Childbirth and Circumcision


In Jewish law, every woman in the process of childbirth is deemed to be in a life-threatening situation, even if the birth is proceeding normally. Therefore all measures deemed necessary for childbirth, may and should be taken even on the Sabbath or Festivals.

The process of childbirth is defined as commencing either:

  • when the woman can no longer walk unaided, or
  • when she begins to bleed, or
  • when she has regular contractions.

The process of childbirth continues for up to 30 days after childbirth, and during this process, whatever treatment she requires, may be carried out.

If the mother’s life is in imminent danger at any stage during childbirth, and the only way to save her life is by aborting the foetus, it is permitted (and indeed obligatory) in Jewish law to terminate the pregnancy. However once the head is born, the foetus is treated as an independent human being whose life may not be sacrificed even to save the mother’s life.

Once the process of childbirth has commenced, the obligation to fast on Yom Kippur and other fast days is suspended for seven days. Between 7 and 30 days after the birth, the mother should fast on Yom Kippur (but if a doctor feels this is medically inadvisable, please consult a Rabbi). On the other fast days (especially Tisha B’Av) she should try to fast, unless she feels weak or unwell.

A woman who suffers a miscarriage more than 40 days after conception (i.e. in practice, more than 35 days after the date of her last missed period) is treated in Jewish law as if she had given birth.


Circumcision is one of the most fundamental and oldest Jewish observances. It marks the entry of Jewish males into the Covenant between God and the Jewish people.

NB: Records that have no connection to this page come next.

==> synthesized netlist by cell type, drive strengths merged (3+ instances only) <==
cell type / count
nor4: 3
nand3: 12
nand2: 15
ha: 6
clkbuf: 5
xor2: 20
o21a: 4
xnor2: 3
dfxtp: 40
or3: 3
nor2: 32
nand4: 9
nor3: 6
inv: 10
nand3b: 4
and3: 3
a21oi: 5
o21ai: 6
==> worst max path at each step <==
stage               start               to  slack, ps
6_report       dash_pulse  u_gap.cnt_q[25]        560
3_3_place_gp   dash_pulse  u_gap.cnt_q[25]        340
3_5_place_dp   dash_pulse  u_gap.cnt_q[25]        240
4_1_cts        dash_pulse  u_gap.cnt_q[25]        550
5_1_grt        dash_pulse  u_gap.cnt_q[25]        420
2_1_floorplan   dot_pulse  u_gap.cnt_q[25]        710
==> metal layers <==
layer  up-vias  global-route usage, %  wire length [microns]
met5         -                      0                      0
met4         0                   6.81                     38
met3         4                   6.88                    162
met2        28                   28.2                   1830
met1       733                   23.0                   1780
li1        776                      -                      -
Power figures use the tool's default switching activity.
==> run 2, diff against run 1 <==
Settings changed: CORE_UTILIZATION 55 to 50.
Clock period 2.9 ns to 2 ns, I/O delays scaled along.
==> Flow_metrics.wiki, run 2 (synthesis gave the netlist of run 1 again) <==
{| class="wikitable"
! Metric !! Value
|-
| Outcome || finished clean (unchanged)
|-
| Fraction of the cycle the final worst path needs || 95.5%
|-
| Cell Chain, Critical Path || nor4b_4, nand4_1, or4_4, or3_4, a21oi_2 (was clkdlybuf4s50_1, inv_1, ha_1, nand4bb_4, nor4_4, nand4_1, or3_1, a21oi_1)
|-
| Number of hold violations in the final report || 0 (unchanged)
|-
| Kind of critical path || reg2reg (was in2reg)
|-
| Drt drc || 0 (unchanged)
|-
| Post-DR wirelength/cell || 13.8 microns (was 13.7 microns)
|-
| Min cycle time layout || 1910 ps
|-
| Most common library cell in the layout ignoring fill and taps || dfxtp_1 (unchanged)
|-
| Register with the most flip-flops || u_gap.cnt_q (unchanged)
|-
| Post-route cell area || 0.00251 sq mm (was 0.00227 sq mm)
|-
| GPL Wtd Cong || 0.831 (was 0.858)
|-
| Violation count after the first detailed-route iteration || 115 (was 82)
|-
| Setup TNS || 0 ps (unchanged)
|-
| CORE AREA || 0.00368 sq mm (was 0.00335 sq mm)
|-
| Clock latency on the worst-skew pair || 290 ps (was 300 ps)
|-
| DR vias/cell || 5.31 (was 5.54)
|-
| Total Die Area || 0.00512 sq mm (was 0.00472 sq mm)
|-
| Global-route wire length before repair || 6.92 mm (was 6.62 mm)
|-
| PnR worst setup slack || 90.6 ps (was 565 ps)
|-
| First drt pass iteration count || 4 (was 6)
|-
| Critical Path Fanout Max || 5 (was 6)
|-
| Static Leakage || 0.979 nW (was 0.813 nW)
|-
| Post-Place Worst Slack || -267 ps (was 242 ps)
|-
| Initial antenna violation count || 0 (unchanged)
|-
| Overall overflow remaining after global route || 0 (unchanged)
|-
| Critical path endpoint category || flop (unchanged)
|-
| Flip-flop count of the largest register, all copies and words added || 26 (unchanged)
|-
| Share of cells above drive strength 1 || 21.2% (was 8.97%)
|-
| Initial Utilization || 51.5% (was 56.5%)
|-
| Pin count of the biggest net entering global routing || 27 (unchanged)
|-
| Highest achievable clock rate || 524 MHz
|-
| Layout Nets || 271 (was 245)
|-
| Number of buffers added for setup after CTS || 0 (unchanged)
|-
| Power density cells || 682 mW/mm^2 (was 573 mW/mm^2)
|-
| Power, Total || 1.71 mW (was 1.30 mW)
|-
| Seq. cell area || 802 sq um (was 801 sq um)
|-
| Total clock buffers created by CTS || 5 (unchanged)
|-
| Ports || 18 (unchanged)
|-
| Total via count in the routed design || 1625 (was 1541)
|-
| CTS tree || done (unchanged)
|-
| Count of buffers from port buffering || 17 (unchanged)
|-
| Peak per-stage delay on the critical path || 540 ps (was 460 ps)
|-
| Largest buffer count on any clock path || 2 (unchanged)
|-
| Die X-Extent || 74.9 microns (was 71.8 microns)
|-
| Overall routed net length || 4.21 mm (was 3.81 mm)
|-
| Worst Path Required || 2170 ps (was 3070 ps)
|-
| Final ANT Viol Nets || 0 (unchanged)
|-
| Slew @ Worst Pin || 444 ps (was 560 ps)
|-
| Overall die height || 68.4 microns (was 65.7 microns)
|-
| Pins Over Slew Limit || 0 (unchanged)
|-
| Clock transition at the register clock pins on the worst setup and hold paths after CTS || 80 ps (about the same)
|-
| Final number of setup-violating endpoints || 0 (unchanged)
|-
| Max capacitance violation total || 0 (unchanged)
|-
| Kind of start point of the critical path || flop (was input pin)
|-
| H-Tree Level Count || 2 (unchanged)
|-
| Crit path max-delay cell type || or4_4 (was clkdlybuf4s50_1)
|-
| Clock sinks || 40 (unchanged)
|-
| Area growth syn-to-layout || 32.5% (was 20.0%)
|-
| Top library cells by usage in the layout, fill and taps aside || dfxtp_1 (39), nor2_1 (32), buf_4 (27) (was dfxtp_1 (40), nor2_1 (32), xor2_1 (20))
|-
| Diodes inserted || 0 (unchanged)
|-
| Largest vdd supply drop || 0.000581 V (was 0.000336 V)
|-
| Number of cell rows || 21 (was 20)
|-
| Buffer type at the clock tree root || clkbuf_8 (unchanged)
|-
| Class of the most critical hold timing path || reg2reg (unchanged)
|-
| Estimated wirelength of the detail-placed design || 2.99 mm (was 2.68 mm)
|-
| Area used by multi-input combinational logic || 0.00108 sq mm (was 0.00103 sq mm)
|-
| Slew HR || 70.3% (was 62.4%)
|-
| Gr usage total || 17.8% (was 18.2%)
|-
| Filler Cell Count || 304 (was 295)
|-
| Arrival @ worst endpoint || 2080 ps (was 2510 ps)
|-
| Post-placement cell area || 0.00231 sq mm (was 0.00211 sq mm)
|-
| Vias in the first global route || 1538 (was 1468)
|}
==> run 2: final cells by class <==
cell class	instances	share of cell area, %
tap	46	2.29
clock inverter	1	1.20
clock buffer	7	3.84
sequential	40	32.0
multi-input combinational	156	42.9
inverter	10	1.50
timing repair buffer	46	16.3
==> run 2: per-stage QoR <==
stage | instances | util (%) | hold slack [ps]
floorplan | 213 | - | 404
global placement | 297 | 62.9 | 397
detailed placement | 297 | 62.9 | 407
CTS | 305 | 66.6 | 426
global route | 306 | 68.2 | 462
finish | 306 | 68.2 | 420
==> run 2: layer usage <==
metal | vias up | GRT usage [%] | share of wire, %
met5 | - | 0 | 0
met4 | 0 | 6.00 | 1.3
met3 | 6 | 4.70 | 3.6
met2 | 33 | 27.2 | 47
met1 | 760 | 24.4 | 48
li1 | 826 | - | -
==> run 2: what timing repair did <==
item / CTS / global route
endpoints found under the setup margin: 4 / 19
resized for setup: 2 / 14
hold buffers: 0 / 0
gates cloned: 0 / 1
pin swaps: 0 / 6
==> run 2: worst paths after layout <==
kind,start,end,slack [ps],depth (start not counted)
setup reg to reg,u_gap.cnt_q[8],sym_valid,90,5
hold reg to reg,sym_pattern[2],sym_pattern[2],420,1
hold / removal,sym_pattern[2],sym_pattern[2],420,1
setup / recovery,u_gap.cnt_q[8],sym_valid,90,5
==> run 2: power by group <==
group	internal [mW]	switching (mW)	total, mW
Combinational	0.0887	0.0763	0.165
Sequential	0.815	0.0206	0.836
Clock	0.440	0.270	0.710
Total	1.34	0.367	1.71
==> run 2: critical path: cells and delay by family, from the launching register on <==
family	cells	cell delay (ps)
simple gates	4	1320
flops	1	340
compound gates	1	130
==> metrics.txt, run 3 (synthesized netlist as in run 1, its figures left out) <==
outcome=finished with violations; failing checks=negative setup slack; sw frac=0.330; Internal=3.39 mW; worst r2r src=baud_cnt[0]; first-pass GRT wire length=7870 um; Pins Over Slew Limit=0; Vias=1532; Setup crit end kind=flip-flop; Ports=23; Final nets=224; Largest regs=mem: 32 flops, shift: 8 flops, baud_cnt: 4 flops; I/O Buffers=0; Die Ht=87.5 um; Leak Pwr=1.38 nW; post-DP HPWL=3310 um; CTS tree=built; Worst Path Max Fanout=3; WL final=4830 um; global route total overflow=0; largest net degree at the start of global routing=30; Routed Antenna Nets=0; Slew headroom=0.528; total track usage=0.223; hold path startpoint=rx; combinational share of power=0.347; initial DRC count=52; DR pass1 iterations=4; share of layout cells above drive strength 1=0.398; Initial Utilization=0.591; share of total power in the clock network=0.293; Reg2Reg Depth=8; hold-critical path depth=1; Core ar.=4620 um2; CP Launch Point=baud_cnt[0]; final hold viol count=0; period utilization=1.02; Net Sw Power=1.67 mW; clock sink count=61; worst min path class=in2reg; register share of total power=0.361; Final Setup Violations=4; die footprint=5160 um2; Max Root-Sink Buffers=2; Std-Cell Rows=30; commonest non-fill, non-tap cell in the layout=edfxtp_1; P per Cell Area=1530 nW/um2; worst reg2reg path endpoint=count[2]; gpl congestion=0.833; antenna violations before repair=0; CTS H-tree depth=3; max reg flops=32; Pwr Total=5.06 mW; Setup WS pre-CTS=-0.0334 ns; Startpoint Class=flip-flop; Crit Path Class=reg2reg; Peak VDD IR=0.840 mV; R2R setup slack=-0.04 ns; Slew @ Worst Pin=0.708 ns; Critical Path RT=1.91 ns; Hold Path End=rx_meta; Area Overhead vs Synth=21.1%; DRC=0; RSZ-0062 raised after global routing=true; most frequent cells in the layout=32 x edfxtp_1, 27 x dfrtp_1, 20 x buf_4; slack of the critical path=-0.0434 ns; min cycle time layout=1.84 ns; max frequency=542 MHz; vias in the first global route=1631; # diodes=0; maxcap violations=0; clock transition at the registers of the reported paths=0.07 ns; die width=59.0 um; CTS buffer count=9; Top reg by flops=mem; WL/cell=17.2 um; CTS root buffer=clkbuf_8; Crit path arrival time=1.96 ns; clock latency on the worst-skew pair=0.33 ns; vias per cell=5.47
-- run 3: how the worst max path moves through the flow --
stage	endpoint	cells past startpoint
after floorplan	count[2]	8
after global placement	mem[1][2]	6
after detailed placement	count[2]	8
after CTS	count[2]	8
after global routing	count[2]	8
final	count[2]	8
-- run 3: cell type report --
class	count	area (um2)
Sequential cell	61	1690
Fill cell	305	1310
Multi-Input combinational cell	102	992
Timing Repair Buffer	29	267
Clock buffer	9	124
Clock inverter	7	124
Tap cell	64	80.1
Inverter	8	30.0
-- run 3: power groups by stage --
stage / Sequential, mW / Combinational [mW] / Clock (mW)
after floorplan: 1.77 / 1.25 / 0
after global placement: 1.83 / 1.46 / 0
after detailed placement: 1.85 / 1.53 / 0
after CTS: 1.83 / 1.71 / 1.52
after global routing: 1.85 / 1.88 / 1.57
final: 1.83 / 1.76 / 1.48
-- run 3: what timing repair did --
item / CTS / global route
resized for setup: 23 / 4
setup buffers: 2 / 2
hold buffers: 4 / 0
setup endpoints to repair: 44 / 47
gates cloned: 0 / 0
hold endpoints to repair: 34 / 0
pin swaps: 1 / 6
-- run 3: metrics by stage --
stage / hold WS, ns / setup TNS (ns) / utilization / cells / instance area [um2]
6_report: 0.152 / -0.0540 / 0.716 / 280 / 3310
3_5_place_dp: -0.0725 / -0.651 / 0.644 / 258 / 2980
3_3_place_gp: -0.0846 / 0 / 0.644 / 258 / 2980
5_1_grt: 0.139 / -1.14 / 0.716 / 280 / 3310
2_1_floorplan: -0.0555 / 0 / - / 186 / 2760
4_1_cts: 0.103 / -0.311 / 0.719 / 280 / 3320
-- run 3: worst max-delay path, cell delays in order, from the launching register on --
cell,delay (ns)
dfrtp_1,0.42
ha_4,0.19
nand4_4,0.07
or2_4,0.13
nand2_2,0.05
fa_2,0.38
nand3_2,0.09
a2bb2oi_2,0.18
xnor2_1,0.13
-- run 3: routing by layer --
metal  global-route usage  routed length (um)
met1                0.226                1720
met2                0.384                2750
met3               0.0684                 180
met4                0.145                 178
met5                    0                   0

Circumcision is a simple operation to remove the foreskin, the skin that overhangs the tip of the penis, which is usually performed in the daytime on the eighth day after birth. It is a quick operation and the child heals within a few days.

The circumcision is performed by a person called a “Mohel”. He will be a deeply religious person who is highly trained, having a thorough knowledge of all the laws of circumcision, and will have been trained and experienced in all the necessary surgical technique. Arrangements to obtain the services of a qualified Mohel can be made by contacting the secretary of the Initiation Society. (See list of useful contacts)The Initiation Society keeps a register of qualified persons and constantly monitors their performance and competence both religiously and medically.

If a circumcision is performed in the hospital, it would be appreciated if a room could be set aside for this purpose. It is customary to have ten men present, and to also have a small celebration afterwards.

If the child is ill or too weak, the circumcision is postponed until the baby is fit and strong enough. The most common problem affecting circumcision is jaundice. Even when the baby is suffering only from physiological jaundice of the new-born, the Mohel may wish to delay the circumcision. The Mohel should always be consulted when it is felt that the circumcision should be postponed. In any case he will always check before to see if the baby is ready for the procedure. Jewish law has strict rules for determining when a baby is unwell, and may, for example, delay a circumcision even if the baby is only suffering from a sticky eye.

This may also be the case when a baby is born premature or underweight, or has feeding problems.

Firstborn Baby Boys:

A special religious ceremony known as “Pidyon HaBen” takes place 30 days after the birth of a first born boy. There are certain occasions, including when the baby was born by Caesarean section, when the ceremony does not take place.

(Further clarification should be sought from a Rabbi.)

Information on child miscarriages, stillbirths and neonatal deaths is included in the section on death and burial. The Stillbirth Support Group offers a telephone support service to anyone who has been affected by a stillbirth, either recently or in the past.